Large vocabulary continuous speech recognition of Broadcast News - The Philips/RWTH approach

Abstract Automatic speech recognition of real-live broadcast news (BN) data (Hub-4) has become a challenging research topic in recent years. This paper summarizes our key efforts to build a large vocabulary continuous speech recognition system for the heterogenous BN task without inducing undesired complexity and computational resources. These key efforts included: • automatic segmentation of the audio signal into speech utterances; • efficient one-pass trigram decoding using look-ahead techniques; • optimal log-linear interpolation of a variety of acoustic and language models using discriminative model combination (DMC); • handling short-range and weak longer-range correlations in natural speech and language by the use of phrases and of distance-language models; • improving the acoustic modeling by a robust feature extraction, channel normalization, adaptation techniques as well as automatic script selection and verification.
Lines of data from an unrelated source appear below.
[config.mk]
export PLATFORM = sky130hd
export DESIGN_NAME = fifo_uart_tx
export DESIGN_NICKNAME = d
export VERILOG_FILES = /design/src/rtl/fifo_uart_tx.sv
export SDC_FILE = /design/constraint.sdc
export NUM_CORES = 1
export LEC_CHECK = 0
export BUFFER_PORTS_ARGS = -buffer_cell sky130_fd_sc_hd__buf_2
export CORE_ASPECT_RATIO = 1.5
export CORE_MARGIN = 2
export CORE_UTILIZATION = 54
export DETAILED_ROUTE_END_ITERATION = 10
export PLACE_DENSITY = 0.72
export SLEW_MARGIN = 20
export SYNTH_ARGS = -nofsm -noshare
export SYNTH_HDL_FRONTEND = slang
export SYNTH_SLANG_ARGS = --single-unit
export TNS_END_PERCENT = 50
[constraint.sdc]
create_clock -name CLK -period 2.2 [get_ports CLK]
set_input_delay 0 -clock CLK [delete_from_list [all_inputs] [get_ports CLK]]
set_output_delay 0 -clock CLK [all_outputs]
set_load 0.01 [all_outputs]
[src/rtl/fifo_uart_tx.sv]
//------------------------------------------------------------------------------
// fifo_uart_tx
//
// Drain for a 16-bit FIFO: pops one word at a time through the FIFO read port
// and sends it on TXD as two UART frames. The low byte goes first unless
// LOW_BYTE_FIRST is 0.
//
// Build option: define FIFO_UART_TX_PARITY_EN to insert an even-parity bit
// after each data byte. This turns 8N1 frames (10 bit times) into 8E1 frames
// (11 bit times). Without the macro the PARITY state does not exist.
//
// Every output comes straight from a flop. TXD idles high and is forced high
// by reset, so a reset in the middle of a frame abandons the word at once.
//------------------------------------------------------------------------------
`timescale 1ns/1ps

module fifo_uart_tx #(
    parameter int CLKS_PER_BIT   = 87,    // clock cycles per UART bit, >= 2
    parameter bit LOW_BYTE_FIRST = 1'b1,  // 1: DOUT[7:0] goes first
    parameter int VALID_TIMEOUT  = 4      // max cycles spent in WAIT for VALID
) (
    input  logic        CLK,
    input  logic        RST_N,
    input  logic        ENABLE,
    input  logic        FIFO_EMPTY,
    input  logic        FIFO_VALID,
    input  logic [15:0] FIFO_DOUT,
    output logic        FIFO_RD,
    output logic        TXD,
    output logic        BUSY,
    output logic        ERR
);

    // Counter widths. The baud counter runs 0..CLKS_PER_BIT-1. The WAIT counter
    // runs 0..VALID_TIMEOUT-1.
    localparam int BAUD_W = (CLKS_PER_BIT > 1) ? $clog2(CLKS_PER_BIT) : 1;
    localparam int TO_W   = (VALID_TIMEOUT > 1) ? $clog2(VALID_TIMEOUT) : 1;

    localparam logic [BAUD_W-1:0] BAUD_LAST = BAUD_W'(CLKS_PER_BIT - 1);
    localparam logic [TO_W-1:0]   TO_LAST   = TO_W'(VALID_TIMEOUT - 1);

    // Controller states
    localparam logic [2:0] S_IDLE   = 3'd0;
    localparam logic [2:0] S_FETCH  = 3'd1;
    localparam logic [2:0] S_WAIT   = 3'd2;
    localparam logic [2:0] S_START  = 3'd3;
    localparam logic [2:0] S_DATA   = 3'd4;
`ifdef FIFO_UART_TX_PARITY_EN
    localparam logic [2:0] S_PARITY = 3'd5;
`endif
    localparam logic [2:0] S_STOP   = 3'd6;

    // State and datapath registers
    logic [2:0]        state_q,    state_d;
    logic [BAUD_W-1:0] baud_q,     baud_d;
    logic [2:0]        bit_q,      bit_d;
    logic              byte_idx_q, byte_idx_d;
    logic [TO_W-1:0]   wait_q,     wait_d;
    logic [15:0]       shadow_q,   shadow_d;

    // Output registers
    logic txd_q,  txd_d;
    logic rd_q,   rd_d;
    logic busy_q, busy_d;
    logic err_q,  err_d;

    // Helper signals
    logic       baud_done;
    logic       sel_hi;
    logic [7:0] cur_byte;
    logic [2:0] bit_nxt;

    // The current bit time ends on the last cycle of the baud counter.
    always_comb begin
        baud_done = (baud_q == BAUD_LAST);
        bit_nxt   = bit_q + 3'd1;
    end

    // Pick the byte being sent from the shadow word.
    // byte_idx 0 is the first byte on the wire.
    always_comb begin
        sel_hi   = LOW_BYTE_FIRST ? byte_idx_q : ~byte_idx_q;
        cur_byte = sel_hi ? shadow_q[15:8] : shadow_q[7:0];
    end

    // Next-state and next-output logic for the fetch / serialise sequence.
    always_comb begin
        // NOTE: every signal assigned below gets a default first. A path that
        // skips an assignment then holds the value in a flop, not a latch.
        state_d    = state_q;
        baud_d     = baud_q;
        bit_d      = bit_q;
        byte_idx_d = byte_idx_q;
        wait_d     = wait_q;
        shadow_d   = shadow_q;
        txd_d      = txd_q;
        rd_d       = 1'b0;
        err_d      = 1'b0;

        case (state_q)
            S_IDLE: begin
                txd_d = 1'b1;
                // FIFO_EMPTY is only looked at here. That keeps RD away from
                // an empty FIFO.
                if (ENABLE && !FIFO_EMPTY) begin
                    state_d = S_FETCH;
                    rd_d    = 1'b1;
                end
            end

            S_FETCH: begin
                state_d = S_WAIT;
                wait_d  = '0;
            end

            S_WAIT: begin
                if (FIFO_VALID) begin
                    shadow_d   = FIFO_DOUT;
                    byte_idx_d = 1'b0;
                    baud_d     = '0;
                    txd_d      = 1'b0;
                    state_d    = S_START;
                end else if (wait_q == TO_LAST) begin
                    // Give up on this fetch. IDLE retries it later.
                    err_d   = 1'b1;
                    state_d = S_IDLE;
                end else begin
                    wait_d = wait_q + TO_W'(1);
                end
            end

            S_START: begin
                if (baud_done) begin
                    baud_d  = '0;
                    bit_d   = 3'd0;
                    txd_d   = cur_byte[0];
                    state_d = S_DATA;
                end else begin
                    baud_d = baud_q + BAUD_W'(1);
                end
            end

            S_DATA: begin
                if (baud_done) begin
                    baud_d = '0;
                    if (bit_q == 3'd7) begin
`ifdef FIFO_UART_TX_PARITY_EN
                        txd_d   = ^cur_byte;
                        state_d = S_PARITY;
`else
                        txd_d   = 1'b1;
                        state_d = S_STOP;
`endif
                    end else begin
                        bit_d = bit_nxt;
                        txd_d = cur_byte[bit_nxt];
                    end
                end else begin
                    baud_d = baud_q + BAUD_W'(1);
                end
            end

`ifdef FIFO_UART_TX_PARITY_EN
            S_PARITY: begin
                if (baud_done) begin
                    baud_d  = '0;
                    txd_d   = 1'b1;
                    state_d = S_STOP;
                end else begin
                    baud_d = baud_q + BAUD_W'(1);
                end
            end
`endif

            S_STOP: begin
                if (baud_done) begin
                    baud_d = '0;
                    if (!byte_idx_q) begin
                        // The second byte follows with no idle gap.
                        byte_idx_d = 1'b1;
                        txd_d      = 1'b0;
                        state_d    = S_START;
                    end else begin
                        txd_d   = 1'b1;
                        state_d = S_IDLE;
                    end
                end else begin
                    baud_d = baud_q + BAUD_W'(1);
                end
            end

            default: begin
                txd_d   = 1'b1;
                state_d = S_IDLE;
            end
        endcase

        busy_d = (state_d != S_IDLE);
    end

    // State, counter and output flops. Reset puts the block in IDLE with TXD high.
    always_ff @(posedge CLK or negedge RST_N) begin
        if (!RST_N) begin
            state_q    <= S_IDLE;
            baud_q     <= '0;
            bit_q      <= 3'd0;
            byte_idx_q <= 1'b0;
            wait_q     <= '0;
            shadow_q   <= 16'h0000;
            txd_q      <= 1'b1;
            rd_q       <= 1'b0;
            busy_q     <= 1'b0;
            err_q      <= 1'b0;
        end else begin
            // NOTE: non-blocking assignments only. Every flop samples the
            // pre-edge values, whatever order these lines are written in.
            state_q    <= state_d;
            baud_q     <= baud_d;
            bit_q      <= bit_d;
            byte_idx_q <= byte_idx_d;
            wait_q     <= wait_d;
            shadow_q   <= shadow_d;
            txd_q      <= txd_d;
            rd_q       <= rd_d;
            busy_q     <= busy_d;
            err_q      <= err_d;
        end
    end

    // Outputs come straight from their flops.
    always_comb begin
        TXD     = txd_q;
        FIFO_RD = rd_q;
        BUSY    = busy_q;
        ERR     = err_q;
    end

endmodule

==> flow_summary.yaml, run 1 <==
synthesis:
  synthesis.nets: 204
  synthArstFlopShare_pct: 100
  syn-cell-area_mm2: 0.00194
  ys_seq_area_share_pct: 46.5
  synth-seq-cells: 36
  synthCells: 178
  syn_area_per_cell_um2: 10.9
  synth_cell_types: 49
  synth_edf_count: 0
  ys_warn_count: 0
  ys.flop_type: "dfrtp_1"
sta:
  tns_ns: 0
  tightest_slew_ns: 0.779
  fin_skew_ns: 0.00464
  setup_viol: 0
  max_slew_margin_pct: 48.1
  rsz0062_at_grt: "false"
  slew_viol_final: 0
  max_freq_mhz: 538
  period_share_pct: 84.5
  finalWorstSetupSlack_ns: 0.342
  post-route-min-period_ns: 1.86
  hold_viol: 0
critical_path:
  reg2reg_to: "TXD$_DFFE_PN1P_"
  ff2ff_setup_slack_ns: 0.34
  end_kind: "flip-flop"
  crit_end: "TXD$_DFFE_PN1P_"
  cp_slowest_stage_delay_ns: 0.45
  path_class: "reg -> reg"
  critPathLaunchType: "flip-flop"
  r2r-start: "bit_q[0]$_DFFE_PN0P_"
  critPathSlowestCell: "dfrtp_1"
  path_max_fanout: 7
  crit_chain: "ha_1, nor2b_1, a2111oi_0, o211ai_1, o211ai_1, mux2_4"
  crit_arrival_ns: 2.10
  worst-r2r-cell-count: 6
  crit_top_cell: "o211ai_1"
  startpoint: "bit_q[0]$_DFFE_PN0P_"
  critPathRequiredTime_ns: 2.44
route:
  firstDrtPassIters: 4
  via_per_inst: 5.70
  first_iter_violations: 19
  route.detailed.drc: 0
  wl_per_cell_um: 14.8
  vias: 1505
  drtAntennaViolNets: 0
  wl_um: 3900
placed_design:
  gp_congestion: 0.883
  place_worst_setup_slack_ns: 0.361
  dpl.cell_count: 239
  placement.io_buffers: 24
  dp_hpwl_um: 2790
global_route:
  grt_usage_pct: 22.3
  grt_first_pass_wirelength_um: 6860
  grt_overflow: 0
  antenna_found_initial: 0
  grt_max_degree: 37
  grt_pass1_vias: 1554
cells_and_area:
  final_cell_mix: "dfrtp_1 (35), buf_2 (24), dlygate4sd3_1 (17), nor2_1 (15), mux2_2 (14)"
  multi_input_area_um2: 958
  fin_nets: 247
  final_common_cell: "dfrtp_1"
  ff_latch_area_um2: 902
  syn_to_final_growth_pct: 24.7
  stdcell_count: 264
  layout-drive-gt1-share_pct: 27.9
  nFillCells: 254
  antenna_cells: 0
cts:
  clk_path_buf_depth: 2
  insertion_delay_ns: 0.29
  htree_levels: 2
  cts_tree: "done"
  clk_pin_slew_ns: 0.07
  cts_root_buf: "clkbuf_8"
  postCtsSetupRepairBufs: 0
  clock_sinks: 36
  cts_buffers: 5
floorplanning:
  die_h_um: 77.4
  fp-row-count: 26
  core_area_mm2: 0.00342
  fp.dieW_um: 52.9
  dieArea_mm2: 0.00410
  initial_utilization_pct: 56.8
  pin_count: 25
min_path:
  min_path_type: "in -> reg"
run:
  cap_violations: 0
pwr:
  power_density_mw_per_mm2: 654
  power_uw: 1580
  power_leakage_uw: 0.00108
  peakVddDrop_mv: 0.589
status:
  outcome: "finished clean"
-- kinds of logic after synthesis --
family / synth area share [%]
AND/OR/NAND/NOR: 16.1
multiplexers: 15.4
adder cells (fa/ha/maj): 3.23
flip-flops: 46.5
buffers and inverters: 4.06
XOR/XNOR: 1.81
AO/OA/AOI/OAI: 13.0
-- sequential cells by signal, indices dropped and copies added (netlist names) --
name        count
wait_q          2
BUSY            1
ERR             1
bit_q           3
TXD             1
baud_q          7
FIFO_RD         1
state_q         3
byte_idx_q      1
shadow_q       16
-- power by group --
part	switching, uW	internal [uW]	total, uW
sequential	9.28	677	687
clock	243	567	810
combinational	33.5	51.2	84.7
-- layer usage --
layer	up-vias	global-route usage, %	part of all wire, %
met3	8	5.58	4.3
met1	724	25.5	39
li1	737	-	-
met4	0	7.95	1.5
met2	36	39.0	55
met5	-	0	0
-- how the worst min path moves through the flow --
| stage | startpoint | to | slack [ns] | cells after the start |
|---|---|---|---|---|
| 2_1_floorplan | RST_N | BUSY$_DFF_PN0_ | -0.30 | 0 |
| 3_3_place_gp | RST_N | wait_q[0]$_DFFE_PN0P_ | 0.12 | 1 |
| 3_5_place_dp | RST_N | wait_q[0]$_DFFE_PN0P_ | 0.13 | 1 |
| 4_1_cts | FIFO_EMPTY | FIFO_RD$_DFF_PN0_ | 0.01 | 4 |
| 5_1_grt | ENABLE | FIFO_RD$_DFF_PN0_ | 0.03 | 3 |
| 6_report | FIFO_EMPTY | FIFO_RD$_DFF_PN0_ | 0.02 | 4 |
-- cells in the mapped netlist, types with 4 or more instances --
master / n / share of area, %
a21oi_1: 10 / 2.6
buf_4: 4 / 1.5
dfrtp_1: 35 / 45
ha_1: 5 / 3.2
inv_1: 6 / 1.2
mux2_2: 14 / 8.1
mux2i_1: 8 / 4.1
nand2_1: 11 / 2.1
nand3_1: 4 / 1.0
nor2_1: 15 / 2.9
o21ai_0: 6 / 1.5
xor2_1: 4 / 1.8
-- critical path, delay by kind of cell, from the launching register on --
kind | cells | cell delay [ns]
flip-flops | 1 | 0.45
AND/OR/NAND/NOR | 1 | 0.17
multiplexers | 1 | 0.17
adder cells (fa/ha/maj) | 1 | 0.40
AO/OA/AOI/OAI | 3 | 0.61
-- repair_timing --
item                      in CTS  in global routing
hold endpoints to repair      51                  0
resized for setup              0                  0
hold buffers                  17                  0
-- cell type report --
type / count / area share [%]
multi-input combinational: 126 / 39.6
sequential: 36 / 37.3
timing repair buffer: 45 / 13.2
clock inverter: 3 / 3.72
clock buffer: 5 / 2.85
tap: 42 / 2.17
inverter: 7 / 1.09
-- per-stage QoR --
stage	hold slack [ns]	instance area (um2)	utilization, %
floorplan	-0.296	1940	-
global placement	0.119	2090	61.2
detailed placement	0.125	2090	61.2
CTS	0.0131	2420	70.8
global route	0.0256	2420	70.8
finish	0.0227	2420	70.8
(Power assumes the default switching activity.)
==> run 2: changes to the inputs <==
==> constraint.sdc (replaced) <==
create_clock -name CLK -period 1.95 [get_ports CLK]
set_input_delay 0 -clock CLK [delete_from_list [all_inputs] [get_ports CLK]]
set_output_delay 0 -clock CLK [all_outputs]
set_load 0.01 [all_outputs]
==> flow_summary.yaml, run 2 (synthesized netlist as in run 1, its figures left out) <==
critical_path:
  critPathLaunchType: "flip-flop"
  path_max_fanout: 4
  critPathSlowestCell: "dfrtp_1"
  crit_arrival_ns: 2.08
  crit_chain: "inv_1, ha_1, nand4b_2, nor4b_4, o22ai_1, a21oi_2, mux2_4"
  critPathRequiredTime_ns: 2.17
  cp_slowest_stage_delay_ns: 0.43
  path_class: "reg -> reg"
  end_kind: "flip-flop"
global_route:
  grt_first_pass_wirelength_um: 6970
  grt.met3_usage_pct: 4.81
  grt_util_met1_pct: 27.0
  grt_usage_pct: 22.6
  met2_usage_pct: 39.0
  grt_max_degree: 37
  top_usage_layer: "met2"
  grt_pass1_vias: 1543
  antenna_found_initial: 0
  grt_overflow: 0
sta:
  max_freq_mhz: 539
  tightest_slew_ns: 0.795
  rsz0062_at_grt: "true"
  hold_viol: 0
  post-route-min-period_ns: 1.85
  timing.hold.ws_ns: 0.0217
  fin_skew_ns: 0.00808
  max_slew_margin_pct: 47.0
  finalWorstSetupSlack_ns: 0.0964
  slew_viol_final: 0
  period_share_pct: 95.1
  setup_viol: 0
pwr:
  power_leakage_uw: 0.00106
  power_density_mw_per_mm2: 589
  peakVddDrop_mv: 0.745
placed_design:
  dp_hpwl_um: 2780
  placement.io_buffers: 24
  place_area_mm2: 0.00213
  gp_congestion: 0.953
  place_worst_setup_slack_ns: 0.119
cts:
  clock_sinks: 36
  cts_tree: "done"
  cts_root_buf: "clkbuf_8"
  clk_path_buf_depth: 2
  insertion_delay_ns: 0.29
  htree_levels: 2
  cts_buffers: 5
  clk_pin_slew_ns: 0.08
  postCtsSetupRepairBufs: 0
route:
  first_iter_violations: 45
  wl_per_cell_um: 15.3
  route.detailed.drc: 0
  wl_um: 4100
  drtAntennaViolNets: 0
  via_per_inst: 5.75
  vias: 1540
  firstDrtPassIters: 4
cells_and_area:
  fin_util_pct: 70.3
  final_common_cell: "dfrtp_1"
  fin_nets: 251
  largest_reg_flops: 16
  largest_registers: "shadow_q x16, baud_q x7"
  top_register: "shadow_q"
  layout-drive-gt1-share_pct: 29.2
  fin_area_mm2: 0.00240
  syn_to_final_growth_pct: 23.9
  final_cell_mix: "dfrtp_1 (35), buf_2 (24), dlygate4sd3_1 (17), nor2_1 (15), mux2_2 (14)"
  nFillCells: 250
  antenna_cells: 0
floorplanning:
  dieArea_mm2: 0.00410
  core_area_mm2: 0.00342
  pin_count: 25
  initial_utilization_pct: 56.8
  fp.dieW_um: 52.9
  fp-row-count: 26
  die_h_um: 77.4
run:
  cap_violations: 0
status:
  outcome: "finished clean"
min_path:
  min_path_type: "in -> reg"
==> run 2: worst paths after layout <==
path	end	cells after the start	startpoint	slack, ns
worst max-delay path	TXD$_DFFE_PN1P_	7	baud_q[0]$_DFFE_PN0P_	0.1
worst min-delay path	FIFO_RD$_DFF_PN0_	4	FIFO_EMPTY	0.02
worst max register to register	TXD$_DFFE_PN1P_	7	baud_q[0]$_DFFE_PN0P_	0.1
worst min register to register	shadow_q[8]$_DFFE_PN0P_	1	shadow_q[8]$_DFFE_PN0P_	0.49
max in group asynchronous	baud_q[3]$_DFFE_PN0P_	2	RST_N	1.12
min in group asynchronous	bit_q[2]$_DFFE_PN0P_	2	RST_N	0.33
==> run 2: report_power, final <==
group | internal [uW] | switching [uW] | total, uW
Sequential | 764 | 10.1 | 774
Clock | 253 | 291 | 544
Combinational | 58.0 | 40.5 | 98.4
Total | 1070 | 341 | 1420
==> run 2: layer usage <==
metal / wire length (um) / up-vias
li1: - / 736
met1: 1650 / 752
met2: 2210 / 46
met3: 190 / 6
met4: 48 / 0
met5: 0 / -
==> run 2: critical path, delay by kind of cell, from the launching register on <==
kind            cells  cell delay (ns)
mux                 1             0.30
flops               1             0.43
compound gates      2             0.28
buf+inv             1             0.07
fa+ha+maj           1             0.15
simple gates        2             0.55
==> run 2: layout make-up <==
| class | instances | area (um2) | area share [%] |
|---|---|---|---|
| sequential | 36 | 902 | 37.6 |
| timing repair buffer | 49 | 363 | 15.1 |
| clock buffer | 5 | 68.8 | 2.86 |
| clock inverter | 3 | 23.8 | 0.990 |
| tap | 42 | 52.6 | 2.19 |
| multi-input combinational | 126 | 966 | 40.2 |
| inverter | 7 | 26.3 | 1.09 |
==> run 2: per-stage QoR <==
stage	TNS [ns]	total power, uW	std cells
4_1_cts	0	1430	268
6_report	0	1420	268
5_1_grt	-0.0154	1470	268
3_3_place_gp	0	854	243
2_1_floorplan	0	818	178
3_5_place_dp	0	860	243
==> run 2: repair_timing <==
| item | 4_1_cts | 5_1_grt |
|---|---|---|
| hold buffers | 17 | 0 |
| endpoints found under the setup margin | 0 | 3 |
| hold endpoints to repair | 51 | 0 |
| resized for setup | 0 | 2 |
==> run 3: changes to the inputs <==
--- a/config.mk
+++ b/config.mk
@@ -7,7 +7,7 @@
 export LEC_CHECK = 0
 export BUFFER_PORTS_ARGS = -buffer_cell sky130_fd_sc_hd__buf_2
 export CORE_ASPECT_RATIO = 1.5
-export CORE_MARGIN = 2
+export CORE_MARGIN = 3
 export CORE_UTILIZATION = 54
 export DETAILED_ROUTE_END_ITERATION = 10
 export PLACE_DENSITY = 0.72
==> flow_summary.yaml, run 3 (synthesized netlist as in run 1, its figures left out) <==
floorplanning:
  pin_count: 25
  core_area_mm2: 0.00342
  dieArea_mm2: 0.00436
  die_h_um: 79.4
  fp.dieW_um: 54.9
  initial_utilization_pct: 56.8
  fp-row-count: 26
cts:
  cts_buffers: 5
  clk_path_buf_depth: 2
  cts_root_buf: "clkbuf_8"
  cts_tree: "done"
  clock_sinks: 36
  htree_levels: 2
  clk_pin_slew_ns: 0.08
  insertion_delay_ns: 0.29
pwr:
  clkPwrFrac_pct: 38.3
  combinationalPowerShare_pct: 6.8
  peakVddDrop_mv: 0.520
  p_sw_uw: 336
  pwr-share-seq_pct: 54.8
  power_leakage_uw: 0.00107
  power.share.switching_pct: 23.8
  power_density_mw_per_mm2: 589
  internal_power_uw: 1070
sta:
  rsz0062_at_grt: "false"
  period_share_pct: 94.3
  tightest_slew_ns: 0.778
  max_freq_mhz: 544
  slew_viol_final: 0
  timing.hold.ws_ns: 0.0138
  fin_skew_ns: 0.00666
  max_slew_margin_pct: 48.2
  finalWorstSetupSlack_ns: 0.110
  post-route-min-period_ns: 1.84
  hold_viol: 0
  setup_viol: 0
  tns_ns: 0
critical_path:
  critPathRequiredTime_ns: 2.19
  path_max_fanout: 6
  crit_arrival_ns: 2.08
  cp_slowest_stage_delay_ns: 0.39
  worst-r2r-cell-count: 6
  reg2reg_to: "TXD$_DFFE_PN1P_"
  critPathLaunchType: "flip-flop"
  r2r-start: "bit_q[0]$_DFFE_PN0P_"
  path_class: "reg -> reg"
  critPathSlowestCell: "dfrtp_1"
  ff2ff_setup_slack_ns: 0.11
  crit_top_cell: "o211ai_1"
  end_kind: "flip-flop"
  crit_chain: "ha_1, nor2b_1, a2111oi_1, o211ai_1, o211ai_1, mux2_4"
run:
  cap_violations: 0
cells_and_area:
  top_register: "shadow_q"
  layout-drive-gt1-share_pct: 29.2
  fin_util_pct: 70.1
  fin_area_mm2: 0.00240
  syn_to_final_growth_pct: 23.5
  antenna_cells: 0
  largest_registers: "shadow_q x16, baud_q x7"
  largest_reg_flops: 16
  final_cell_mix: "dfrtp_1 (35), buf_2 (24), dlygate4sd3_1 (17), nor2_1 (15), mux2_2 (14)"
  final_common_cell: "dfrtp_1"
  fin_nets: 251
  nFillCells: 236
global_route:
  antenna_found_initial: 0
  grt_max_degree: 37
  grt_usage_pct: 21.8
  grt_first_pass_wirelength_um: 6950
  grt_pass1_vias: 1561
  grt_overflow: 0
route:
  vias: 1534
  drtAntennaViolNets: 0
  wl_per_cell_um: 15.0
  first_iter_violations: 41
  via_per_inst: 5.72
  firstDrtPassIters: 4
  wl_um: 4020
  route.detailed.drc: 0
placed_design:
  dp_hpwl_um: 2890
  place_area_mm2: 0.00212
  place_worst_setup_slack_ns: 0.0938
  gp_congestion: 0.950
  placement.io_buffers: 24
min_path:
  holdPathEnd: "FIFO_RD$_DFF_PN0_"
  hp-start: "ENABLE"
  min_path_cells: 3
  min_path_type: "in -> reg"
status:
  outcome: "finished clean"
run 3: changes by cell type in the layout (fill, tap and decap cells not counted):
cell / change
nor3b_2: +1
nor3b_4: -1
run 3: through the flow:
step	total power, uW	cells
global route	1470	268
detailed placement	860	242
CTS	1420	267
global placement	854	242
floorplan	818	178
finish	1410	268
run 3: worst max path at each step:
stage	start	depth (start not counted)	to	slack (ns)
floorplan	bit_q[0]$_DFFE_PN0P_	6	TXD$_DFFE_PN1P_	0.25
global placement	bit_q[0]$_DFFE_PN0P_	6	TXD$_DFFE_PN1P_	0.14
detailed placement	bit_q[0]$_DFFE_PN0P_	6	TXD$_DFFE_PN1P_	0.09
CTS	bit_q[0]$_DFFE_PN0P_	6	TXD$_DFFE_PN1P_	0.06
global route	baud_q[0]$_DFFE_PN0P_	7	TXD$_DFFE_PN1P_	0.005
finish	bit_q[0]$_DFFE_PN0P_	6	TXD$_DFFE_PN1P_	0.11
run 3: metal layers:
metal	GRT usage (%)	wire (um)
met1	26.0	1560
met5	0	0
met2	36.4	2170
met4	7.79	91
met3	5.98	197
The starting point of the system development was the Philips 64k-NAB word-internal triphone trigram system. On the speaker-independent but microphone-dependent NAB-task (transcription of read newspaper texts) we obtained a word error rate of about 10%. Now, at the conclusion of the system development, we have arrived at Philips at an DMC-interpolated phrase-based crossword-pentaphone 4-gram system. This system transcribes BN data with an overall word error rate of about 17%.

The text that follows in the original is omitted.